Dni mijają tak szybko... Zanim zdążę podsumować w myślach miniony to już nadchodzi pora by pomysleć o tym, co czeka mnie następnego.
Na wiele rzeczy, które chciałoby się zrobić brakuje czasu. Brakuje go też na emocje i odczucia, jakie wywołują kolejne wydarzenia, więc może dlatego ostatnio nie myslę już o tym co było ani o tym co będzie. Choć o wielu rzeczach pomyśleć powinnam, bo już najwyższa pora...
Wczorajsza wizyta uświadomiła mi jak bardzo czas potrafi ochłodzić relacje między ludźmi... I jak My sami nie zdajemy sobie z tego sprawy. Gdzieś pomiędzy kolejnymi tygodniami zauważamy coraz mniej, jeszcze mniej wiemy, aż w końcu gaśnie w nas poczucie zainteresowania i troski.

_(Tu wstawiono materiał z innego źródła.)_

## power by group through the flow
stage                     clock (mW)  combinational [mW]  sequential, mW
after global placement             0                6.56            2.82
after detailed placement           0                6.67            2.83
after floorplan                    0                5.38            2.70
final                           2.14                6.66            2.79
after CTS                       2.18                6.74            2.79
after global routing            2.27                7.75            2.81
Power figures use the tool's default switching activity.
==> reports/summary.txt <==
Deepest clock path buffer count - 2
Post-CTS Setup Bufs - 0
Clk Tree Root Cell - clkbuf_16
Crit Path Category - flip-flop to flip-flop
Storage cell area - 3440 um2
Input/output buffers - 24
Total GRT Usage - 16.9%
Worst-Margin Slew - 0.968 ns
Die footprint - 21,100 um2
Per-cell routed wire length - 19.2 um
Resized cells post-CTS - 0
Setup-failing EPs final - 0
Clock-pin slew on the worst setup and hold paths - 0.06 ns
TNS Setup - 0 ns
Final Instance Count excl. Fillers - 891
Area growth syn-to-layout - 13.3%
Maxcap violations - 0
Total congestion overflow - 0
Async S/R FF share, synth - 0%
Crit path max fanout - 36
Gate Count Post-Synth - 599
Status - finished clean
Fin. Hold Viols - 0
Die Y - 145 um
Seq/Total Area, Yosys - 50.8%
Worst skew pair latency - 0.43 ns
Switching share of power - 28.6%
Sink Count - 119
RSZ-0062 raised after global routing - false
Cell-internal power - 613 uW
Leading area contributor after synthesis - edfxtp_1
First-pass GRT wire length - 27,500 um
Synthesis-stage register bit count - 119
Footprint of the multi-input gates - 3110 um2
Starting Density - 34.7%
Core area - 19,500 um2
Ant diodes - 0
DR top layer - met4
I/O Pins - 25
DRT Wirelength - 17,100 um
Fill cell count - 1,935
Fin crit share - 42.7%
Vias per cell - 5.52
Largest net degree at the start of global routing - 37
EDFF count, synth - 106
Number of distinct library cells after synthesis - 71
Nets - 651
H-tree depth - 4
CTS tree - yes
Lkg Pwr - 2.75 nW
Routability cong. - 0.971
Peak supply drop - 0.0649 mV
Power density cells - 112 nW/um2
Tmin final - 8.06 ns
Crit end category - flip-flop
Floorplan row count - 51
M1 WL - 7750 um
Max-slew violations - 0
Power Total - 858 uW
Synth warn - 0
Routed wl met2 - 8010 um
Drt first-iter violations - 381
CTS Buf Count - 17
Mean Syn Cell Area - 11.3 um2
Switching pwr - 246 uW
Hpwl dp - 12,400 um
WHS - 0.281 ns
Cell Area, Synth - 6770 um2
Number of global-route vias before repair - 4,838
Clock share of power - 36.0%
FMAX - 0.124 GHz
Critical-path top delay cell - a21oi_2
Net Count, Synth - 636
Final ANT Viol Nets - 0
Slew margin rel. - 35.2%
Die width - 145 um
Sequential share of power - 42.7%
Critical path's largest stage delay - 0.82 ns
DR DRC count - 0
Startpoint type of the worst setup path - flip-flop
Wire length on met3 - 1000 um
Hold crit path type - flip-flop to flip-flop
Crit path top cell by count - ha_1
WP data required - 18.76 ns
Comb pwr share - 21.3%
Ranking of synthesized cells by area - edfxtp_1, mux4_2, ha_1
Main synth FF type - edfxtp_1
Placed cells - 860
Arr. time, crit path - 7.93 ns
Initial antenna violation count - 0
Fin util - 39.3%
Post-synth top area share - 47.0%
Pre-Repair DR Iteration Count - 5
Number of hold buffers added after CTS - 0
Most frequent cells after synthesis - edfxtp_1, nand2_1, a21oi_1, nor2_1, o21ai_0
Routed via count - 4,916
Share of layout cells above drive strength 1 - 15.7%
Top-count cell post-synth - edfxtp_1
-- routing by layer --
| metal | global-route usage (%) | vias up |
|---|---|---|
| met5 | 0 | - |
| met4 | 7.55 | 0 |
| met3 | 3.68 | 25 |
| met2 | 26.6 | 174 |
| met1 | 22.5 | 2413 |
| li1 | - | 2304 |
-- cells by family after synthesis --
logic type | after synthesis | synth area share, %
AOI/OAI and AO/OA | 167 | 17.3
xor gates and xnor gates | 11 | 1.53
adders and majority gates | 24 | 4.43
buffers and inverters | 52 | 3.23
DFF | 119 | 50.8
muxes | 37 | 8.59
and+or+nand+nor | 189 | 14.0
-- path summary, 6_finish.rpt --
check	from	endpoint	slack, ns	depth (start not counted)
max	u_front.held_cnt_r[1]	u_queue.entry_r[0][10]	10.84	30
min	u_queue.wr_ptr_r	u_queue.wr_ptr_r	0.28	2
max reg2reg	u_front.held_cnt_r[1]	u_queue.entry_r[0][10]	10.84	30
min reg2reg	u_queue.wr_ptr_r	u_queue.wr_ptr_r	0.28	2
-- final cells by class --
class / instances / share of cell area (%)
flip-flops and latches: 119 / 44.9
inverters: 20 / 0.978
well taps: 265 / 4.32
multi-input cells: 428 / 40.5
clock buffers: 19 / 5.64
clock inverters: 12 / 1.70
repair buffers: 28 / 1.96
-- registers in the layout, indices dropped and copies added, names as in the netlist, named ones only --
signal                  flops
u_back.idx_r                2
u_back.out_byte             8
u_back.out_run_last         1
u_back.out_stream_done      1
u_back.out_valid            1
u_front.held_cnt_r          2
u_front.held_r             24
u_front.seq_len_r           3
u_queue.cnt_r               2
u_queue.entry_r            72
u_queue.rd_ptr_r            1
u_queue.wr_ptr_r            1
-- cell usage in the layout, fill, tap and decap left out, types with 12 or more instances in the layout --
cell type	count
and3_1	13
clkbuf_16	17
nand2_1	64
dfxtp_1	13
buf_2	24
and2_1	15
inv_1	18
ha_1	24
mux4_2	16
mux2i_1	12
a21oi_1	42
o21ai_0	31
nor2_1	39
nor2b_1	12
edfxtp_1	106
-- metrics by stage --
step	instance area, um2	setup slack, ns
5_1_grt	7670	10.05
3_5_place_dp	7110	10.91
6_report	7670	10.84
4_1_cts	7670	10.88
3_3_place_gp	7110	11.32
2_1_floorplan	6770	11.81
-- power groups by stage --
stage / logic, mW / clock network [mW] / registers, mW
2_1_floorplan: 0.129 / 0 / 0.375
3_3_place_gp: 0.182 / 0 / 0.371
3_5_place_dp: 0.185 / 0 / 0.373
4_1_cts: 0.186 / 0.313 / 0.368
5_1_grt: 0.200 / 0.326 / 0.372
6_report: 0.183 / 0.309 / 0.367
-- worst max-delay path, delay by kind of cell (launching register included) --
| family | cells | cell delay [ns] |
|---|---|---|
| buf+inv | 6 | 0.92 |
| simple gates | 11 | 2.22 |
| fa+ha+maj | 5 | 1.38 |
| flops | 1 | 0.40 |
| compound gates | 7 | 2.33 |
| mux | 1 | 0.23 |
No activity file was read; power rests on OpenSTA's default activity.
`config.mk`:
```
export PLATFORM = sky130hd
export DESIGN_NAME = bptc_wide_mul
export DESIGN_NICKNAME = d
export VERILOG_FILES = /design/src/rtl/assert_macros.svh /design/src/rtl/bptc_pkg.sv /design/src/rtl/bptc_wide_mul.sv
export SDC_FILE = /design/constraint.sdc
export NUM_CORES = 2
export LEC_CHECK = 0
export ABC_AREA = 1
export BUFFER_PORTS_ARGS = -buffer_cell sky130_fd_sc_hd__buf_2
export CAP_MARGIN = 10
export CORE_ASPECT_RATIO = 0.9
export CORE_MARGIN = 2
export CORE_UTILIZATION = 40
export DETAILED_ROUTE_END_ITERATION = 8
export PLACE_DENSITY = 0.65
export SETUP_SLACK_MARGIN = 0.5
export SLEW_MARGIN = 30
export SYNTH_ARGS = -nofsm -noshare
export SYNTH_HDL_FRONTEND = slang
export SYNTH_SLANG_ARGS = --single-unit
```
`constraint.sdc`:
```
create_clock -name clk -period 12.6 [get_ports clk]
set_input_delay 2.52 -clock clk [delete_from_list [all_inputs] [get_ports clk]]
set_output_delay 2.52 -clock clk [all_outputs]
set_load 0.01 [all_outputs]
```
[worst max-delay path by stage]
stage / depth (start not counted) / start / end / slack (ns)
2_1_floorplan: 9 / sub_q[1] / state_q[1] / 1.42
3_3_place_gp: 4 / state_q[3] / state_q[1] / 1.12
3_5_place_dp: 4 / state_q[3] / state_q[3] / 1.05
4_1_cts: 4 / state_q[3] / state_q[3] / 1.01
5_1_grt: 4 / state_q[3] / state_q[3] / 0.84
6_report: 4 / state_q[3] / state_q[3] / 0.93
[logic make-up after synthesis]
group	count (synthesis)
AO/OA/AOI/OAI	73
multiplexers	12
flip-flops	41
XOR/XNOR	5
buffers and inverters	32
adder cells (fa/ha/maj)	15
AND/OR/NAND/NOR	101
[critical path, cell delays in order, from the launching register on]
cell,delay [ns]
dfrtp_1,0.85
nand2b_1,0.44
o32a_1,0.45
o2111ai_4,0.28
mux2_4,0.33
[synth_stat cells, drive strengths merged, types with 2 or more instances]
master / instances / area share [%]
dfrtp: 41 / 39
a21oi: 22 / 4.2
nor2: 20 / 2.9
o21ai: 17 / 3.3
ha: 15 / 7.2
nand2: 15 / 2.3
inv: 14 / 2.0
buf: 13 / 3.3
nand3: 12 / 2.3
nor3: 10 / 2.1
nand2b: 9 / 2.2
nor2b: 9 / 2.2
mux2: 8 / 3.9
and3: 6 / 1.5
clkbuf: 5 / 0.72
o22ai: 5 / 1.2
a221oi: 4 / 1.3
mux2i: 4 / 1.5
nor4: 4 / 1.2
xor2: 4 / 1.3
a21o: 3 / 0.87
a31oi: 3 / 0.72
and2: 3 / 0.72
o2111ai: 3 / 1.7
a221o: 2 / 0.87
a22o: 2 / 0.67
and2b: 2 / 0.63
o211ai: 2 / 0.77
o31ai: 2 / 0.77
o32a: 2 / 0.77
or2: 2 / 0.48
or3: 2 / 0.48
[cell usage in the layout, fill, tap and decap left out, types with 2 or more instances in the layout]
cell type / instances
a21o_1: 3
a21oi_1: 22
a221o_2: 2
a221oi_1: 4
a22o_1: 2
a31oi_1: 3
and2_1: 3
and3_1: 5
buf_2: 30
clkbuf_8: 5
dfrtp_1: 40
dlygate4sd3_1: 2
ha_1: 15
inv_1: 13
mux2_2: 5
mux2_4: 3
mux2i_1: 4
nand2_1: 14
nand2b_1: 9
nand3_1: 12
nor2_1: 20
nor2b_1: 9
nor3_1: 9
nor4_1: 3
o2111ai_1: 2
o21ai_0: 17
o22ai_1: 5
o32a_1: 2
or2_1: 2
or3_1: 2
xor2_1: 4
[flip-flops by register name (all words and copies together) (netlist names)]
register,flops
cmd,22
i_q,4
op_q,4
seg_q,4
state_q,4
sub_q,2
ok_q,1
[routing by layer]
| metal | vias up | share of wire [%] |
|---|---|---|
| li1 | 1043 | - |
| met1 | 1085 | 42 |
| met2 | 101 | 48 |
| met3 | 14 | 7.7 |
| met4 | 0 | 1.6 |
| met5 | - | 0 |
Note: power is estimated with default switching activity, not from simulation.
$ cat src/rtl/sdtq_pkg.sv
// Shared types and constants for the sorted delay timer queue.
// No dependencies; imported by sdtq_ram-free logic in the top level.
package sdtq_pkg;

  localparam int unsigned WAKE_W      = 32;
  localparam int unsigned ID_W        = 8;
  localparam int unsigned DELAY_W     = 31;
  // Most sleepers that a single tick may release.
  localparam int unsigned MAX_RELEASE = 32;
  localparam int unsigned REL_W       = $clog2(MAX_RELEASE + 1);

  typedef enum logic [1:0] {
    MODE_TICK  = 2'd0,
    MODE_TIME  = 2'd1,
    MODE_DELAY = 2'd2,
    MODE_BAD   = 2'd3
  } mode_e;

  typedef enum logic [1:0] {
    KIND_ACK  = 2'd0,
    KIND_TIME = 2'd1,
    KIND_WAKE = 2'd2,
    KIND_ERR  = 2'd3
  } kind_e;

  typedef enum logic [1:0] {
    ST_IDLE,
    ST_REL,
    ST_INS,
    ST_FIN
  } state_e;

  typedef struct packed {
    logic [WAKE_W-1:0] wake;
    logic [ID_W-1:0]   id;
  } entry_t;

endpackage

$ cat src/rtl/sorted_delay_timer_queue_unit.sv
// Top level of the sorted delay timer queue.
// Depends on sdtq_pkg and sdtq_ram.
//
// Usage: a word is offered on mode_i, task_id_i and delay_ticks_i with start
// held high; it is taken at the rising edge where start is high and busy is
// low. Results come out one per cycle on kind_o, dest_task_o, tick_value_o
// and last_o, each marked by result_strobe_o for exactly one cycle; last_o
// flags the final result of a word. The receiver cannot stall the block.
//
// Timing: a time query or an error result appears in the cycle after the word
// is taken, and the next word may follow at once. A tick's acknowledge waits
// in the pending slot while the front sleeper is read and is sent from the
// release state, then one wakeup per cycle; busy stays high while the release
// state runs (at most MAX_RELEASE sleepers released). A delay request into an
// empty queue is stored in the accepting cycle. Otherwise the insertion walks
// the queue from the tail, moving one entry per cycle through the read and
// write ports of the sleeper memory, while busy stays high. A delay request
// into a full queue returns an error result; other delay requests return none.
//
// The sleepers live in a circular buffer (head, tail, count) in one RAM. At
// reset the tick count and sleeper count clear; no memory sweep is needed
// because only entries between head and tail are ever used.
module sorted_delay_timer_queue_unit
  import sdtq_pkg::*;
#(
  parameter int unsigned QUEUE_DEPTH = 32
) (
  input  logic                 clk_i,
  input  logic                 rst_ni,
  input  logic                 start,
  output logic                 busy,
  input  logic [1:0]           mode_i,
  input  logic [ID_W-1:0]      task_id_i,
  input  logic [DELAY_W-1:0]   delay_ticks_i,
  output logic                 result_strobe_o,
  output logic [1:0]           kind_o,
  output logic [ID_W-1:0]      dest_task_o,
  output logic [WAKE_W-1:0]    tick_value_o,
  output logic                 last_o
);

  localparam int unsigned PTR_W = $clog2(QUEUE_DEPTH);
  localparam int unsigned CNT_W = $clog2(QUEUE_DEPTH + 1);
  localparam int unsigned ENT_W = $bits(entry_t);

  // Pointer step forward and backward around the circular buffer.
  function automatic logic [PTR_W-1:0] ptr_inc(input logic [PTR_W-1:0] p);
    return (p == PTR_W'(QUEUE_DEPTH - 1)) ? '0 : p + PTR_W'(1);
  endfunction

  function automatic logic [PTR_W-1:0] ptr_dec(input logic [PTR_W-1:0] p);
    return (p == '0) ? PTR_W'(QUEUE_DEPTH - 1) : p - PTR_W'(1);
  endfunction

  // Control state.
  state_e             state_q, state_d;
  logic [WAKE_W-1:0]  tick_q, tick_d;
  logic [CNT_W-1:0]   count_q, count_d;
  logic [PTR_W-1:0]   head_q, head_d;
  logic [PTR_W-1:0]   tail_q, tail_d;
  logic [REL_W-1:0]   rel_q, rel_d;
  logic               strobe_q, strobe_d;

  // Working and result payload.
  logic [PTR_W-1:0]   idx_q, idx_d;
  logic [CNT_W-1:0]   rem_q, rem_d;
  logic [WAKE_W-1:0]  wake_q, wake_d;
  logic [ID_W-1:0]    nid_q, nid_d;
  kind_e              pend_kind_q, pend_kind_d;
  logic [ID_W-1:0]    pend_id_q, pend_id_d;
  kind_e              kind_q, kind_d;
  logic [ID_W-1:0]    dest_q, dest_d;
  logic               last_q, last_d;

  // Memory port signals.
  logic               ram_we;
  logic [PTR_W-1:0]   ram_waddr;
  entry_t             ram_wdata;
  logic [PTR_W-1:0]   ram_raddr;
  logic [ENT_W-1:0]   ram_rdata_raw;
  entry_t             ram_rdata;

  logic               accept;
  logic [WAKE_W:0]    wake_sum;
  logic [WAKE_W-1:0]  wake_sat;
  logic               due;
  mode_e              mode;
  entry_t             new_entry;

  sdtq_ram #(
    .WIDTH (ENT_W),
    .DEPTH (QUEUE_DEPTH)
  ) u_ram (
    .clk_i   (clk_i),
    .we_i    (ram_we),
    .waddr_i (ram_waddr),
    .wdata_i (ram_wdata),
    .raddr_i (ram_raddr),
    .rdata_o (ram_rdata_raw)
  );

  assign ram_rdata = entry_t'(ram_rdata_raw);
  assign busy      = (state_q != ST_IDLE);
  assign accept    = start && !busy;
  assign mode      = mode_e'(mode_i);

  // Wake time saturates at the top of the counter range.
  assign wake_sum  = {1'b0, tick_q} + {{(WAKE_W + 1 - DELAY_W){1'b0}}, delay_ticks_i};
  assign wake_sat  = wake_sum[WAKE_W] ? '1 : wake_sum[WAKE_W-1:0];

  assign new_entry = '{wake: wake_q, id: nid_q};

  // The front sleeper is due when it wakes strictly before the new count.
  assign due = (count_q != '0) && (rel_q < REL_W'(MAX_RELEASE)) &&
               (tick_q > ram_rdata.wake);

  always_comb begin
    state_d     = state_q;
    tick_d      = tick_q;
    count_d     = count_q;
    head_d      = head_q;
    tail_d      = tail_q;
    rel_d       = rel_q;
    strobe_d    = 1'b0;
    idx_d       = idx_q;
    rem_d       = rem_q;
    wake_d      = wake_q;
    nid_d       = nid_q;
    pend_kind_d = pend_kind_q;
    pend_id_d   = pend_id_q;
    kind_d      = kind_q;
    dest_d      = dest_q;
    last_d      = last_q;
    ram_we      = 1'b0;
    ram_waddr   = ptr_inc(idx_q);
    ram_wdata   = new_entry;
    ram_raddr   = head_q;

    unique case (state_q)
      ST_IDLE: begin
        if (accept) begin
          unique case (mode)
            MODE_TICK: begin
              // Read the front sleeper while the acknowledge waits in the
              // pending slot; its last flag depends on that entry.
              tick_d      = tick_q + WAKE_W'(1);
              pend_kind_d = KIND_ACK;
              pend_id_d   = task_id_i;
              rel_d       = '0;
              ram_raddr   = head_q;
              state_d     = ST_REL;
            end
            MODE_TIME: begin
              strobe_d = 1'b1;
              kind_d   = KIND_TIME;
              dest_d   = task_id_i;
              last_d   = 1'b1;
            end
            MODE_DELAY: begin
              if (count_q == CNT_W'(QUEUE_DEPTH)) begin
                strobe_d = 1'b1;
                kind_d   = KIND_ERR;
                dest_d   = task_id_i;
                last_d   = 1'b1;
              end else if (count_q == '0) begin
                ram_we    = 1'b1;
                ram_waddr = tail_q;
                ram_wdata = '{wake: wake_sat, id: task_id_i};
                tail_d    = ptr_inc(tail_q);
                count_d   = count_q + CNT_W'(1);
              end else begin
                // Walk back from the youngest entry.
                wake_d    = wake_sat;
                nid_d     = task_id_i;
                idx_d     = ptr_dec(tail_q);
                rem_d     = count_q;
                ram_raddr = ptr_dec(tail_q);
                state_d   = ST_INS;
              end
            end
            MODE_BAD: begin
              strobe_d = 1'b1;
              kind_d   = KIND_ERR;
              dest_d   = task_id_i;
              last_d   = 1'b1;
            end
            default: begin
              state_d = ST_IDLE;
            end
          endcase
        end
      end

      ST_REL: begin
        // Send the pending word; it is the last one unless the front is due.
        strobe_d = 1'b1;
        kind_d   = pend_kind_q;
        dest_d   = pend_id_q;
        last_d   = !due;
        if (due) begin
          pend_kind_d = KIND_WAKE;
          pend_id_d   = ram_rdata.id;
          head_d      = ptr_inc(head_q);
          count_d     = count_q - CNT_W'(1);
          rel_d       = rel_q + REL_W'(1);
          ram_raddr   = ptr_inc(head_q);
        end else begin
          state_d = ST_IDLE;
        end
      end

      ST_INS: begin
        ram_we    = 1'b1;
        ram_waddr = ptr_inc(idx_q);
        if (ram_rdata.wake > wake_q) begin
          // Later sleeper moves up one slot; equal wake times stay ahead.
          ram_wdata = ram_rdata;
          rem_d     = rem_q - CNT_W'(1);
          if (rem_q == CNT_W'(1)) begin
            state_d = ST_FIN;
          end else begin
            idx_d     = ptr_dec(idx_q);
            ram_raddr = ptr_dec(idx_q);
          end
        end else begin
          ram_wdata = new_entry;
          tail_d    = ptr_inc(tail_q);
          count_d   = count_q + CNT_W'(1);
          state_d   = ST_IDLE;
        end
      end

      ST_FIN: begin
        // Every sleeper wakes later: the new one goes to the front slot.
        ram_we    = 1'b1;
        ram_waddr = idx_q;
        ram_wdata = new_entry;
        tail_d    = ptr_inc(tail_q);
        count_d   = count_q + CNT_W'(1);
        state_d   = ST_IDLE;
      end

      default: begin
        state_d = ST_IDLE;
      end
    endcase
  end

  always_ff @(posedge clk_i or negedge rst_ni) begin
    if (!rst_ni) begin
      state_q  <= ST_IDLE;
      tick_q   <= '0;
      count_q  <= '0;
      head_q   <= '0;
      tail_q   <= '0;
      rel_q    <= '0;
      strobe_q <= 1'b0;
    end else begin
      state_q  <= state_d;
      tick_q   <= tick_d;
      count_q  <= count_d;
      head_q   <= head_d;
      tail_q   <= tail_d;
      rel_q    <= rel_d;
      strobe_q <= strobe_d;
    end
  end

  always_ff @(posedge clk_i) begin
    idx_q       <= idx_d;
    rem_q       <= rem_d;
    wake_q      <= wake_d;
    nid_q       <= nid_d;
    pend_kind_q <= pend_kind_d;
    pend_id_q   <= pend_id_d;
    kind_q      <= kind_d;
    dest_q      <= dest_d;
    last_q      <= last_d;
  end

  assign result_strobe_o = strobe_q;
  assign kind_o          = kind_q;
  assign dest_task_o     = dest_q;
  assign tick_value_o    = tick_q;
  assign last_o          = last_q;

  // Tail must always sit count entries past head, modulo the depth.
  logic [CNT_W:0] ptr_sum;
  logic [CNT_W:0] tail_chk;

  assign ptr_sum  = {{(CNT_W + 1 - PTR_W){1'b0}}, head_q} + {1'b0, count_q};
  assign tail_chk = (ptr_sum >= (CNT_W + 1)'(QUEUE_DEPTH)) ?
                    ptr_sum - (CNT_W + 1)'(QUEUE_DEPTH) : ptr_sum;

  a_count_bound: assert property (@(posedge clk_i) disable iff (!rst_ni)
    count_q <= CNT_W'(QUEUE_DEPTH))
    else $error("sleeper count exceeds queue depth");

  a_ptr_consistent: assert property (@(posedge clk_i) disable iff (!rst_ni)
    tail_chk[PTR_W-1:0] == tail_q)
    else $error("head, tail and count disagree");

  a_ins_nonempty: assert property (@(posedge clk_i) disable iff (!rst_ni)
    (state_q == ST_INS) |-> (rem_q != '0) && (count_q != '0))
    else $error("insertion walk with nothing left to examine");

  a_tick_step: assert property (@(posedge clk_i) disable iff (!rst_ni)
    (accept && (mode_i == MODE_TICK)) |=> (tick_q == $past(tick_q) + WAKE_W'(1)))
    else $error("tick count did not advance by one");

endmodule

Dlatego tymbardziej przykro mi, że teraz czuję coś strasznego...
Twe serce nie znałoby kolorów tęczy,
gdyby Twe oczy nie znały smaku łez...
Za mną kolejny męczący weekend w szpitalu. Jednak, mimo iż był on tylko namiastką tego, co przede mną to nadmiar wiedzy, bolący kręgosłup i zmęczone oczy nie zniechęcają.